[P199]: Regulation of neuronal structure and function by mTOR‐dependent and ‐independent signaling pathways

Melatonin the main product secreted by the pineal gland has been shown to increase neurite formation in N1E-115 cells through microtubule enlargement elicited by calmodulin antagonism and vimentin intermediate filament reorganization caused by protein kinase C (PKC) stimulation. Besides microtubule and intermediate filament reorganization, neurite formation involves microfilament rearrangements in microspikes, lamellipodia and filopodia to form growth cones in the neurite growing tips.

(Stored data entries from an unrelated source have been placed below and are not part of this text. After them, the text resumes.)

==> config.mk <==
export PLATFORM = sky130hd
export DESIGN_NAME = store_rmw_seq
export DESIGN_NICKNAME = d
export VERILOG_FILES = /design/src/rtl/store_rmw_seq.sv
export SDC_FILE = /design/constraint.sdc
export NUM_CORES = 1
export LEC_CHECK = 0
export CELL_PAD_IN_SITES_DETAIL_PLACEMENT = 1
export CELL_PAD_IN_SITES_GLOBAL_PLACEMENT = 2
export CORE_MARGIN = 5
export CORE_UTILIZATION = 25
export CTS_CLUSTER_SIZE = 28
export DETAILED_ROUTE_END_ITERATION = 10
export PLACE_DENSITY = 0.74
export REMOVE_ABC_BUFFERS = 1
export SLEW_MARGIN = 10
export SYNTH_ARGS = -nofsm -noshare
export SYNTH_HDL_FRONTEND = slang
export SYNTH_SLANG_ARGS = --single-unit
export TNS_END_PERCENT = 50
==> constraint.sdc <==
create_clock -name clk -period 3.16 [get_ports clk]
set_input_delay 0.632 -clock clk [delete_from_list [all_inputs] [get_ports clk]]
set_output_delay 0.632 -clock clk [all_outputs]
set_load 0.05 [all_outputs]
==> src/rtl/store_rmw_seq.sv <==
// store_rmw_seq: multicycle read-modify-write sequencer for SW/SH/SB stores.
// Word stores write straight through. Half-word and byte stores first read the
// target word, then merge the low half/byte of B into it, then write it back.
// Every output is a flop loaded from next-state decode, so there is no
// combinational path from any input to any output.
module store_rmw_seq #(
    parameter int unsigned MEM_LATENCY = 1
) (
    input  logic        clk,
    input  logic        reset,
    input  logic        start,
    input  logic [1:0]  store_type,
    input  logic [31:0] addr,
    input  logic [31:0] b_data,
    input  logic [31:0] mem_rdata,
    output logic [31:0] mem_addr,
    output logic        mem_rd,
    output logic        mem_wr,
    output logic [31:0] mem_wdata,
    output logic        busy,
    output logic        done,
    output logic        err
);

    localparam int unsigned DATA_W = 32;
    localparam int unsigned TYPE_W = 2;
    localparam int unsigned CNT_W  = (MEM_LATENCY > 1) ? $clog2(MEM_LATENCY) : 1;

    localparam logic [CNT_W-1:0]  CNT_LOAD = CNT_W'(MEM_LATENCY - 1);
    localparam logic [TYPE_W-1:0] ST_SW    = 2'b00;
    localparam logic [TYPE_W-1:0] ST_SH    = 2'b01;
    localparam logic [TYPE_W-1:0] ST_SB    = 2'b10;
    localparam logic [TYPE_W-1:0] ST_RSVD  = 2'b11;

    typedef enum logic [2:0] {
        S_IDLE = 3'd0,
        S_RD   = 3'd1,
        S_WAIT = 3'd2,
        S_WR   = 3'd3,
        S_FIN  = 3'd4
    } state_t;

    state_t              r_state;
    state_t              w_state_nxt;

    logic [TYPE_W-1:0]   r_type;
    logic [DATA_W-1:0]   r_addr;
    logic [DATA_W-1:0]   r_b;
    logic [DATA_W-1:0]   r_mdr;
    logic [CNT_W-1:0]    r_cnt;

    logic [TYPE_W-1:0]   w_type_nxt;
    logic [DATA_W-1:0]   w_addr_nxt;
    logic [DATA_W-1:0]   w_b_nxt;
    logic [DATA_W-1:0]   w_mdr_nxt;
    logic [CNT_W-1:0]    w_cnt_nxt;

    logic [DATA_W-1:0]   r_mem_addr;
    logic                r_mem_rd;
    logic                r_mem_wr;
    logic [DATA_W-1:0]   r_mem_wdata;
    logic                r_busy;
    logic                r_done;
    logic                r_err;

    logic [DATA_W-1:0]   w_mem_addr_nxt;
    logic                w_mem_rd_nxt;
    logic                w_mem_wr_nxt;
    logic [DATA_W-1:0]   w_mem_wdata_nxt;
    logic                w_busy_nxt;
    logic                w_done_nxt;
    logic                w_err_nxt;

    // Merge the low sub-word of B into the captured memory word.
    function automatic logic [DATA_W-1:0] f_merge(
        input logic [TYPE_W-1:0] t,
        input logic [DATA_W-1:0] mdr,
        input logic [DATA_W-1:0] b
    );
        logic [DATA_W-1:0] res;
        case (t)
            ST_SH:   res = {mdr[31:16], b[15:0]};
            ST_SB:   res = {mdr[31:8],  b[7:0]};
            default: res = b;
        endcase
        return res;
    endfunction

    // State register and request latches.
    always_ff @(posedge clk or negedge reset) begin
        if (!reset) begin
            r_state <= S_IDLE;
            r_type  <= '0;
            r_addr  <= '0;
            r_b     <= '0;
            r_mdr   <= '0;
            r_cnt   <= '0;
        end else begin
            r_state <= w_state_nxt;
            r_type  <= w_type_nxt;
            r_addr  <= w_addr_nxt;
            r_b     <= w_b_nxt;
            r_mdr   <= w_mdr_nxt;
            r_cnt   <= w_cnt_nxt;
        end
    end

    // Next-state, latch update and next-output decode.
    always_comb begin
        w_state_nxt = r_state;
        w_type_nxt  = r_type;
        w_addr_nxt  = r_addr;
        w_b_nxt     = r_b;
        w_mdr_nxt   = r_mdr;
        w_cnt_nxt   = r_cnt;

        case (r_state)
            S_IDLE, S_FIN: begin
                if (start) begin
                    w_type_nxt = store_type;
                    w_addr_nxt = addr;
                    w_b_nxt    = b_data;
                    case (store_type)
                        ST_SW:   w_state_nxt = S_WR;
                        ST_SH:   w_state_nxt = S_RD;
                        ST_SB:   w_state_nxt = S_RD;
                        default: w_state_nxt = S_FIN;
                    endcase
                end else begin
                    w_state_nxt = S_IDLE;
                end
            end
            S_RD: begin
                w_cnt_nxt   = CNT_LOAD;
                w_state_nxt = S_WAIT;
            end
            S_WAIT: begin
                if (r_cnt == '0) begin
                    w_mdr_nxt   = mem_rdata;
                    w_state_nxt = S_WR;
                end else begin
                    w_cnt_nxt   = r_cnt - CNT_W'(1);
                end
            end
            S_WR: begin
                w_state_nxt = S_FIN;
            end
            default: begin
                w_state_nxt = S_IDLE;
            end
        endcase

        // Outputs are a pure function of the next state and next latches.
        w_mem_rd_nxt    = (w_state_nxt == S_RD);
        w_mem_wr_nxt    = (w_state_nxt == S_WR);
        w_busy_nxt      = (w_state_nxt == S_RD) || (w_state_nxt == S_WAIT) ||
                          (w_state_nxt == S_WR);
        w_done_nxt      = (w_state_nxt == S_FIN);
        w_err_nxt       = (w_state_nxt == S_FIN) && (w_type_nxt == ST_RSVD);
        w_mem_addr_nxt  = w_busy_nxt ? w_addr_nxt : '0;
        w_mem_wdata_nxt = w_mem_wr_nxt ? f_merge(w_type_nxt, w_mdr_nxt, w_b_nxt) : '0;
    end

    // Output registers; reset clears them at once, abandoning any write.
    always_ff @(posedge clk or negedge reset) begin
        if (!reset) begin
            r_mem_addr  <= '0;
            r_mem_rd    <= 1'b0;
            r_mem_wr    <= 1'b0;
            r_mem_wdata <= '0;
            r_busy      <= 1'b0;
            r_done      <= 1'b0;
            r_err       <= 1'b0;
        end else begin
            r_mem_addr  <= w_mem_addr_nxt;
            r_mem_rd    <= w_mem_rd_nxt;
            r_mem_wr    <= w_mem_wr_nxt;
            r_mem_wdata <= w_mem_wdata_nxt;
            r_busy      <= w_busy_nxt;
            r_done      <= w_done_nxt;
            r_err       <= w_err_nxt;
        end
    end

    assign mem_addr  = r_mem_addr;
    assign mem_rd    = r_mem_rd;
    assign mem_wr    = r_mem_wr;
    assign mem_wdata = r_mem_wdata;
    assign busy      = r_busy;
    assign done      = r_done;
    assign err       = r_err;

endmodule

==> results of run 1 <==
[logic make-up (layout without fill, tap and decap cells)]
logic type,Yosys count,count (layout),synth area share
DFF,162,162,0.651
xor gates and xnor gates,1,1,0.00141
muxes,61,61,0.104
AOI/OAI and AO/OA,64,64,0.0605
and+or+nand+nor,171,171,0.128
adders and majority gates,3,3,0.00603
buffers and inverters,67,247,0.0493
[registers in the layout (all words and copies together), names as in the netlist]
register	count
mem_addr	32
r_addr	32
r_type	2
r_mdr	24
r_state	3
mem_wdata	32
mem_wr	1
busy	1
r_b	32
mem_rd	1
err	1
done	1
[final cells by class]
| class | count | area, sq um |
|---|---|---|
| Clock buffer | 18 | 439 |
| Clock inverter | 14 | 145 |
| Fill cell | 2664 | 15500 |
| Sequential cell | 162 | 4050 |
| Inverter | 38 | 143 |
| Tap cell | 324 | 405 |
| Timing Repair Buffer | 177 | 1820 |
| Multi-Input combinational cell | 300 | 1880 |
[worst max path at each step]
stage / slack (ps) / end / startpoint
after global routing: 270 / mem_wdata[8] / start
after global placement: 60 / mem_wdata[8] / start
after detailed placement: -40 / mem_wdata[15] / start
after floorplan: -3170 / mem_addr[31] / start
after CTS: 390 / mem_wdata[15] / start
final: 420 / mem_wdata[15] / start
[metrics by stage]
stage                util  setup slack, ps  TNS (ps)  hold slack (ps)  cell area, sq um
finish              0.364              421         0              137              8890
detailed placement  0.340            -42.7     -99.0              456              8300
global placement    0.340             55.7         0              452              8300
global route        0.364              274         0              148              8890
CTS                 0.364              393         0              129              8890
floorplan               -            -3170   -366320              336              6060
[synth_stat cells, types with 4 or more instances]
cell / number / area share
clkbuf_1: 11 / 0.0066
nand3b_1: 16 / 0.019
buf_6: 4 / 0.0072
mux2_2: 27 / 0.049
nand3_1: 16 / 0.013
inv_1: 38 / 0.023
nor2_1: 4 / 0.0024
a31oi_1: 9 / 0.0090
mux2i_1: 34 / 0.055
nand2_1: 117 / 0.071
dfrtp_1: 162 / 0.65
a21oi_1: 32 / 0.026
nor2b_1: 11 / 0.011
buf_2: 11 / 0.0088
o22ai_1: 16 / 0.016
[metal layers]
metal,global-route usage,part of all wire,vias up
met3,0.0422,0.065,16
met5,0,0,-
met1,0.153,0.43,2261
li1,-,-,2078
met2,0.209,0.49,115
met4,0.0356,0.013,0
[worst max-delay path, delay by kind of cell]
family	cells	cell delay (ps)
AO/OA/AOI/OAI	1	140
adder cells (fa/ha/maj)	1	320
buffers and inverters	3	760
multiplexers	2	520
AND/OR/NAND/NOR	2	690
[power breakdown]
| part | internal, W | leakage, nW | switching, W |
|---|---|---|---|
| registers | 0.00293 | 2.05 | 0.000303 |
| clock network | 0.00113 | 0.278 | 0.000906 |
| logic | 0.00158 | 1.68 | 0.00261 |
| total | 0.00565 | 4.01 | 0.00382 |
==> metrics.txt, run 1 <==
NumNets Final=800; Routed Antenna Nets=0; CTS Buf Count=17; Max-Cap Viols=0; die area=0.0281 sq mm; CP max-delay cell=or3b_2; commonest non-fill, non-tap cell in the layout=dfrtp_1; CTS tree=yes; largest net degree at the start of global routing=62; Arrival @ worst endpoint=3070 ps; RSZ-0062 raised after global routing=no; vias per cell=4.33; I/O pin cnt=170; DRC viols=0; Post-synth EDFFs=0; Avg WL per Cell=16.7 um; Layout area overhead=42.8%; number of synthesized register bits=162; Worst R2R Setup Slack=570 ps; Hold Buf Count CTS=0; Die Y=168 um; FFs w/ async S/R, synth=1.00; most frequent cells in the layout=162 x dfrtp_1, 160 x clkdlybuf4s50_1, 117 x nand2_1; post-route insts no fill=1033; Gate Count Post-Synth=529; CTS root buffer=clkbuf_16; Max rail drop VDD=0.384 mV; GR Util All Layers=0.125; Inst Count DP=1001; Min-Delay Path Class=in2async; routed vias=4470; Yosys warnings=0; P_leak=4.01 nW; drt pass-1 iters=4; Worst-Margin Slew=698 ps; Tmin final=2740 ps; Overflow after GRT=0; clock latency on the worst-skew pair=410 ps; kind of start point of the critical path=input port; CP Max Fanout=14; Final Wtd Congestion=0.740; Reg2Reg Depth=8; number of global-route vias before repair=5165; Post-synth top flop=dfrtp_1; final-report hold violation count=0; post-synth cell types=31; diodes inserted=0; Clock Pin Slew Worst Setup and Hold Paths=70 ps; Fmax achieved=0.365 GHz; CTS Buffer Depth=2; Worst EP required=3500 ps; hpwl dp=11700 um; Slew HR=0.534; Cell Pwr Density=1070 mW/mm^2; Die W=168 um; Final Skew=8.56 ps; Seq/Total Area, Yosys=0.651; IO Port Bufs=161; Clock Sink Count=162; layout cells sized above 1=0.117; Pins Over Slew Limit=0; initial antenna violation count=0; final WL=17300 um; post-CTS sizing=0; Tcrit/Tclk final=0.867; outcome=finished, final reports clean; FF-to-FF End=mem_wdata[15]; Setup violations, final=0; Post CTS Setup Buffer Count=0; Tot Pwr=0.00947 W; worst path cell trace=clkdlybuf4s50_1 > or3b_2 > mux2i_1 > inv_1 > ha_1 > buf_4 > nand3b_1 > mux2_2 > a31oi_1; Mapped Area=0.00622 sq mm; first-pass GRT wire length=28100 um; Reg-to-Reg Start=r_state[1]; CP Capture Type=flip-flop; Rows=57; Crit Path Class=in2reg; CP max stage delay=520 ps; CTS HTree Levels=4; drt initial violations=177; Core Box Area=0.0244 sq mm; Initial Utilization=0.255; average cell area after synthesis=11.8 sq um
Power figures use the tool's default switching activity.
==> run 2, diff against run 1 <==
--- a/config.mk
+++ b/config.mk
@@ -13,7 +13,7 @@
 export DETAILED_ROUTE_END_ITERATION = 10
 export PLACE_DENSITY = 0.74
 export REMOVE_ABC_BUFFERS = 1
-export SLEW_MARGIN = 10
+export SLEW_MARGIN = 0
 export SYNTH_ARGS = -nofsm -noshare
 export SYNTH_HDL_FRONTEND = slang
 export SYNTH_SLANG_ARGS = --single-unit
==> results of run 2 <==
Same layout as run 1: the final DEF is identical, and so are final timing and power.
==> run 3, diff against run 2 <==
--- a/config.mk
+++ b/config.mk
@@ -11,6 +11,7 @@
 export CORE_UTILIZATION = 25
 export CTS_CLUSTER_SIZE = 28
 export DETAILED_ROUTE_END_ITERATION = 10
+export GPL_ROUTABILITY_DRIVEN = 0
 export PLACE_DENSITY = 0.74
 export REMOVE_ABC_BUFFERS = 1
 export SLEW_MARGIN = 0
==> results of run 3 <==
Same layout as run 1: the final DEF is identical, and so are final timing and power.
==> edit 1: new RTL, settings of run 1 <==
Remove the register `r_err`: a continuous assignment takes its place, so the output `err` follows one clock earlier.
--- a/src/rtl/store_rmw_seq.sv
+++ b/src/rtl/store_rmw_seq.sv
@@ -170,7 +170,6 @@
             r_mem_wdata <= '0;
             r_busy      <= 1'b0;
             r_done      <= 1'b0;
-            r_err       <= 1'b0;
         end else begin
             r_mem_addr  <= w_mem_addr_nxt;
             r_mem_rd    <= w_mem_rd_nxt;
@@ -178,9 +177,10 @@
             r_mem_wdata <= w_mem_wdata_nxt;
             r_busy      <= w_busy_nxt;
             r_done      <= w_done_nxt;
-            r_err       <= w_err_nxt;
         end
     end
+
+    assign r_err = w_err_nxt;
 
     assign mem_addr  = r_mem_addr;
     assign mem_rd    = r_mem_rd;
Formal check against the unedited RTL: not equivalent (Yosys sat finds a counterexample within 4 cycles, from zero or initial values and one cycle with reset low).
==> edit 1 against run 1 <==
- power fell by 0.38%
- sequential cell count fell by 1
- worst setup slack got worse by 0.30 ns
- non-clock buffer count rose by 4
- cell area fell by 0.18%
- clock skew fell by 0.0015 ns
- global-route usage fell by 0.13 points
- routed wire length fell by 2.2%
- critical path depth fell by 2
- area after synthesis fell by 0.40%
==> edit 1: results (changes against run 1) <==
* First-pass GRT wire length at 27,720 um (-1.3%)
* Synth top area cells: dfrtp_1 (65%), nand2_1 (7.1%), mux2i_1 (5.5%)
* Maximum fanout along the worst path at 4 (-10)
* Tcrit/Tclk final at 96.25% (+9.6 points)
* DR vias at 4,495 (+0.56%)
* Iteration-0 DRC count of the detailed router at 136 (-23%)
* Crit path max-delay cell type: clkdlybuf4s50_1
* DR vias/cell at 4.339 (+0.27%)
* Avg WL per Cell at 16.31 um (-2.5%)
* Slew @ Worst Pin at 0.6880 ns (-0.009637 ns)
* Filler instances at 2,648 (-0.60%)
* Largest net degree at the start of global routing at 74 (+19%)
* Synth Register Bits at 161 (-0.62%)
* GR Util All Layers at 12.34% (-0.13 points)
* Placed cell count at 1,003 (+0.20%)
* Worst Path Arrival at 2.41 ns (-0.66 ns)
* Antenna diodes at 0 (unchanged)
* R2R Setup Slk at 0.63 ns (+0.06 ns)
* Status: finished clean
* Pre-CTS WS at -0.06270 ns (-0.01999 ns)
* Post-Synthesis Cells at 528 (-0.19%)
* Vias in the first global route at 5,228 (+1.2%)
* Post-DP Area at 0.008272 mm2 (-0.36%)
* R2R cell count at 8 (unchanged)
* Post-synth top cells: dfrtp_1 (161), nand2_1 (117), inv_1 (38)
* Sequential area share after synthesis at 65.00% (-0.14 points)
* Cell area after layout at 0.008870 mm2 (-0.18%)
* Critical path's largest stage delay at 0.48 ns (-0.04 ns)
* Leakage power at 4.006 nW (about the same)
* WHS at 0.2117 ns (+0.07497 ns)
* Layout Nets at 803 (+0.38%)
* HPWL after DPL at 11,870 um (+1.7%)
* CP Capture Point: err
* Last weighted congestion value of the routability-driven placer at 0.7700 (+4.1%)
* Layout cells sized above 1 at 12.22% (+0.51 points)
* FF-to-FF End: mem_wdata[29]$_DFF_PN0_
* Peak supply drop at 382.5 uV (-0.36%)
* Worst Clk Skew at 0.007080 ns (-0.001478 ns)
==> edit 1: cell count changes after synthesis <==
cell | before | now
dfrtp_1 | 162 | 161
==> edit 1: power breakdown <==
part / switching, W / total, W / internal [W]
logic: 0.00257 / 0.00417 / 0.00160
registers: 0.000306 / 0.00323 / 0.00292
clock network: 0.000845 / 0.00204 / 0.00119
==> edit 1: area by class of cell <==
class | instances | area share [%]
clock inverters | 11 | 1.467
clock buffers | 21 | 5.078
well taps | 324 | 4.570
flip-flops and latches | 161 | 45.42
repair buffers | 181 | 20.55
multi-input cells | 300 | 21.30
inverters | 38 | 1.608
==> edit 1: worst min-delay path by stage <==
stage,start,to,depth (start not counted)
floorplan,reset,busy$_DFF_PN0_,0
global placement,r_addr[26]$_DFF_PN0_,r_addr[26]$_DFF_PN0_,2
detailed placement,r_addr[0]$_DFF_PN0_,r_addr[0]$_DFF_PN0_,2
CTS,reset,mem_wdata[2]$_DFF_PN0_,1
global route,reset,mem_wdata[2]$_DFF_PN0_,1
finish,reset,mem_wdata[2]$_DFF_PN0_,1
==> edit 1: cells by family after synthesis <==
| kind of cell | count (synthesis) | synth area share (%) |
|---|---|---|
| compound gates | 64 | 6.076 |
| simple gates | 171 | 12.84 |
| buf+inv | 67 | 4.945 |
| xor+xnor | 1 | 0.1413 |
| flops | 161 | 65.00 |
| fa+ha+maj | 3 | 0.6056 |
| mux | 61 | 10.40 |
==> edit 1: timing repair <==
item / CTS / global route
gates resized for setup: 3 / 0
endpoints found under the setup margin: 1 / 0
setup buffers: 1 / 0
==> edit 1: per-layer routing <==
metal | track usage [%] | up-vias | wire, um
li1 | - | 2081 | -
met1 | 14.59 | 2282 | 7172
met2 | 21.87 | 117 | 8549
met3 | 4.149 | 13 | 1007
met4 | 2.611 | 2 | 146
met5 | 0 | - | 18
==> edit 2: new RTL, config.mk and constraints of run 1 <==
Made on the original files. Change the parameter `MEM_LATENCY` from 1 to 2.
--- a/src/rtl/store_rmw_seq.sv
+++ b/src/rtl/store_rmw_seq.sv
@@ -4,7 +4,7 @@
 // Every output is a flop loaded from next-state decode, so there is no
 // combinational path from any input to any output.
 module store_rmw_seq #(
-    parameter int unsigned MEM_LATENCY = 1
+    parameter int unsigned MEM_LATENCY = 2
 ) (
     input  logic        clk,
     input  logic        reset,
Behaviour: not the same (Yosys sat finds a counterexample within 4 cycles, from zero or initial values and one cycle with reset low).
==> edit 2 against run 1 <==
- routed wire length grew 9.1%
- area after synthesis grew 11%
- utilization shrank 1.1 points
- largest cell class unchanged
- sequential cell count grew 1
- power grew 18%
- worst setup slack gained 0.0096 ns
- clock skew grew 0.0031 ns
- synthesized cell count grew 7.8%
- critical path depth is the same
- cell area grew 7.4%
==> edit 2: results (changes against run 1) <==
* Vias in the first global route at 5,294 (+2.5%)
* Peak supply drop at 725.0 uV (+89%)
* Met2 Resource Use GR at 18.99% (-1.9 points)
* Synth top area cells: dfrtp_1 (59%), mux2_1 (10%), nand2_1 (5.8%)
* Clock group at 0.00214 W (+5%)
* Met3 WL at 983 um (-12%)
* Post-Synth Adder-Cell Area at 0.5456% (-0.058 points)
* Layout cells sized above 1 at 10.72% (-0.99 points)
* Post-synth top cells: dfrtp_1 (163), nand2_1 (106), mux2_1 (64)
* Sequential area share after synthesis at 59.28% (-5.9 points)
* Slew HR at 27.32% (-26 points)
* Last weighted congestion value of the routability-driven placer at 0.6938 (-6.2%)
* R2R Setup Slk at 0.61 ns (+0.04 ns)
* Placed cell count at 1,046 (+4.5%)
* DR vias/cell at 4.579 (+5.8%)
* Avg WL per Cell at 17.49 um (+4.6%)
* Status: finished clean
* GR Util All Layers at 12.25% (-0.21 points)
* WL met1 at 9088 um (+22%)
* First-pass GRT wire length at 30,060 um (+7.0%)
* FF-to-FF End: mem_wdata[28]$_DFF_PN0_
* Post-synthesis cell type count at 28 (-9.7%)
* Synth Area in Compound Gates at 8.347% (+2.3 points)
* Maximum fanout along the worst path at 28 (+14)
* Layout Nets at 828 (+3.5%)
* CP Capture Point: mem_wdata[28]$_DFF_PN0_
* Worst Clk Skew at 0.01170 ns (+0.003142 ns)
* Met1 Use GR at 17.19% (+1.8 points)
* XOR/XNOR Fraction of Synth Area at 0.1273% (-0.013 points)
* Sw Share at 42.72% (+2.4 points)
* Sequential share of power at 30.2% (-4.0 points)
* Post-Synthesis Cells at 570 (+7.8%)
-- edit 2: cell count changes after synthesis, moves of 16 or more --
cell and delta:
o21ai_0 +18, nand4b_1 +32, a21oi_1 -31, nand3b_1 -16, mux2_1 +64, o22ai_1 -16, inv_1 -26, a311oi_1 +24
a21boi_1 +32, mux2i_1 -24, clkbuf_1 +18
-- edit 2: area by class of cell --
type | count | area [um2]
clock inverters | 14 | 163.9
inverters | 12 | 45.04
multi-input cells | 345 | 2546
repair buffers | 185 | 1856
clock buffers | 18 | 429.2
fillers | 2933 | 17480
well taps | 341 | 426.7
flip-flops and latches | 163 | 4079
-- edit 2: through the flow --
| stage | setup TNS (ns) | setup WS, ns | hold slack (ns) | power (W) | area (um2) |
|---|---|---|---|---|---|
| floorplan | -497.44 | -5.575 | 0.3364 | 0.006953 | 6633 |
| global route | 0 | 0.2000 | 0.09019 | 0.01195 | 9545 |
| CTS | 0 | 0.3902 | 0.06846 | 0.01142 | 9545 |
| global placement | 0 | 0.004241 | 0.4574 | 0.009082 | 8952 |
| detailed placement | -0.1564 | -0.03635 | 0.4620 | 0.009197 | 8952 |
| finish | 0 | 0.4303 | 0.08274 | 0.01119 | 9545 |
-- edit 2: logic make-up (layout without fill, tap and decap cells) --
| logic type | after synthesis | after routing |
|---|---|---|
| AO/OA/AOI/OAI | 78 | 78 |
| XOR/XNOR | 1 | 1 |
| adder cells (fa/ha/maj) | 3 | 3 |
| buffers and inverters | 62 | 229 |
| flip-flops | 163 | 163 |
| multiplexers | 90 | 90 |
| AND/OR/NAND/NOR | 173 | 173 |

In this work, we studied the effect of melatonin on growth cone formation and the possible participation of Rho associated kinase (ROCK) a downstream kinase in the PKC signaling pathway. Methods: N1E-115 cells were incubated for 6 h with either the vehicle, 1 nM melatonin, 2 nM of the PKC activator phorbol12-myristate-13acetate (PMA), or with melatonin or PMA in the presence of the PKC Inhibitor, bisindolylmaleimide (5 M), the Rho inhibitor C3 (100 ng/ml) or the ROCK inhibitor, Y27632 (10 M) and melatonin or PMA. Microfilaments organized in growth cones were stained with rhodamine-phalloidin and observed by fluorescence microscopy. ROCK activity was determined in cells cultured and in whole cell extracts with the mentioned compounds by using the ROCK substrate long S6 peptide. Results: The results showed that melatonin caused an increase in the number of cells with growth cones. Similar results were obtained with the PKC activator PMA. While, the PKC inhibitor bisindolylmaleimide, Rho inhibitor C3, or the ROCK inhibitorY27632, abolished the microfilament reorganizations elicited by either melatonin or PMA. Both ROCK and PKC activity measured in whole cell extracts and in N1E-115 cells were increased in the presence of melatonin and PMA. Discussion: The results indicate that ROCK activity is stimulated by melatonin downstream the PKC pathway in N1E-115 cells and in whole cell extracts. Also, data suggest that melatonin induces activation of PKC which in turn activates RHO/ROCK pathway increasing growth cone formation that precludes neurite enlargement elicited by melatonin.